Tomcat 9.0.115, 10.1.52, and 11.0.18 include a breaking change [1] to
how ciphers are configured when using HTTPS. Previously, a single
setting was used but this has now been split in two; the existing
ciphers setting for TLSv1.2 ciphers and a new ciperSuites setting for
TLSv1.3. As part of this split, the behavior of the ciphers setting
has been changed such that any TLSv1.3 ciphers are ignored and a
warning is logged.

This change in Tomcat is problematic without also making some changes
in Boot. If we had done nothing, a user that had configured only
TLSv1.3 cipers would have them all ignored, leaving their SSL
connection unexpectedly using all of the default ciphers which may be
less secure.

This commit adapts to the breaking change in Tomcat by taking the
user's list of ciphers and splitting into into TLSv1.2 and TLSv1.3
ciphers before passing them into Tomcat's two settings (ciphers and
cipherSuites respectively).

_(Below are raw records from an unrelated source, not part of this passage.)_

`src/rtl/serial_add_sched.sv`:
```
// serial_add_sched: two requesters share one full-adder slice. WIDTH-bit
// sums are computed bit-serially, LSB first, over exactly WIDTH RUN cycles.
// The result is then held in DONE until the consumer takes it.
// Optional macro SERIAL_ADD_SCHED_RR_EN: round-robin arbitration on ties.
// Without it, requester 0 has fixed priority.
module serial_add_sched #(
  parameter int WIDTH = 8
) (
  input  logic             clk,
  input  logic             rst,
  input  logic             req0_valid,
  output logic             req0_ready,
  input  logic [WIDTH-1:0] req0_a,
  input  logic [WIDTH-1:0] req0_b,
  input  logic             req1_valid,
  output logic             req1_ready,
  input  logic [WIDTH-1:0] req1_a,
  input  logic [WIDTH-1:0] req1_b,
  output logic             res_valid,
  input  logic             res_ready,
  output logic [WIDTH-1:0] res_sum,
  output logic             res_cout,
  output logic             res_id,
  output logic             busy
);

  localparam int CW = (WIDTH > 1) ? $clog2(WIDTH) : 1;

  typedef enum logic [1:0] {IDLE, RUN, DONE} state_t;

  state_t           state_q, state_d;
  logic [CW-1:0]    cnt_q;
  logic             c_q;
  logic             id_q;
  logic [WIDTH-1:0] a_q, b_q, sum_q;
  logic             gnt0, gnt1, accept, last_bit, s_bit, c_next;

`ifdef SERIAL_ADD_SCHED_RR_EN
  // ptr_q holds the id of the last granted requester; the other one wins a tie
  logic ptr_q;

  // Grant the requester not served last when both are valid
  always_comb begin
    gnt0 = req0_valid;
    gnt1 = req1_valid;
    if (req0_valid && req1_valid) begin
      gnt0 = ptr_q;
      gnt1 = !ptr_q;
    end
  end

  // Remember who was served; reset to 1 so requester 0 wins the first tie
  always_ff @(posedge clk or posedge rst) begin
    if (rst)         ptr_q <= 1'b1;
    else if (accept) ptr_q <= gnt1;
  end
`else
  // Fixed priority: requester 0 always wins a tie
  assign gnt0 = req0_valid;
  assign gnt1 = req1_valid && !req0_valid;
`endif

  assign accept   = (state_q == IDLE) && (gnt0 || gnt1);
  assign last_bit = (cnt_q == CW'(WIDTH - 1));

  // The shared full-adder slice works on the LSBs of the shifting operands
  assign s_bit  = a_q[0] ^ b_q[0] ^ c_q;
  assign c_next = (a_q[0] & b_q[0]) | (a_q[0] & c_q) | (b_q[0] & c_q);

  // State register
  always_ff @(posedge clk or posedge rst) begin
    if (rst) state_q <= IDLE;
    else     state_q <= state_d;
  end

  // Next state and handshake readies; readies only ever come up in IDLE
  always_comb begin
    state_d    = state_q;
    req0_ready = 1'b0;
    req1_ready = 1'b0;
    case (state_q)
      IDLE: begin
        req0_ready = gnt0;
        req1_ready = gnt1;
        if (gnt0 || gnt1) state_d = RUN;
      end
      RUN:     if (last_bit) state_d = DONE;
      DONE:    if (res_ready) state_d = IDLE;
      default: state_d = IDLE;
    endcase
  end

  // Datapath: latch operands on accept, then shift one bit per RUN cycle.
  // Sum bits enter at the MSB, so after WIDTH shifts they are aligned.
  always_ff @(posedge clk or posedge rst) begin
    if (rst) begin
      a_q   <= '0;
      b_q   <= '0;
      sum_q <= '0;
      c_q   <= 1'b0;
      cnt_q <= '0;
      id_q  <= 1'b0;
    end else begin
      case (state_q)
        IDLE: if (accept) begin
          a_q   <= gnt1 ? req1_a : req0_a;
          b_q   <= gnt1 ? req1_b : req0_b;
          id_q  <= gnt1;
          sum_q <= '0;
          c_q   <= 1'b0;
          cnt_q <= '0;
        end
        RUN: begin
          a_q   <= a_q >> 1;
          b_q   <= b_q >> 1;
          sum_q <= {s_bit, sum_q[WIDTH-1:1]};
          c_q   <= c_next;
          cnt_q <= last_bit ? '0 : cnt_q + CW'(1);
        end
        default: ;
      endcase
    end
  end

  assign res_valid = (state_q == DONE);
  assign res_sum   = sum_q;
  assign res_cout  = c_q;
  assign res_id    = id_q;
  assign busy      = (state_q != IDLE);

endmodule
```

This is done defensively for backwards
compatibility. If the methods to identify and configure the TLSv1.3
ciphers are not present, we assume that we're running with an earlier
version of Tomcat and fall back to passing them all into the ciphers
setting as we did previously.

Closes gh-49084

[1] https://github.com/apache/tomcat/commit/9abf6bddb2e84ecf1668780bb3150b799f832ccf
---
 gradle.properties                             |  2 +-
 .../tomcat/SslConnectorCustomizer.java        | 64 +++++++++++++++++--
 .../tomcat/SslConnectorCustomizerTests.java   | 39 ++++++++++-
 3 files changed, 99 insertions(+), 6 deletions(-)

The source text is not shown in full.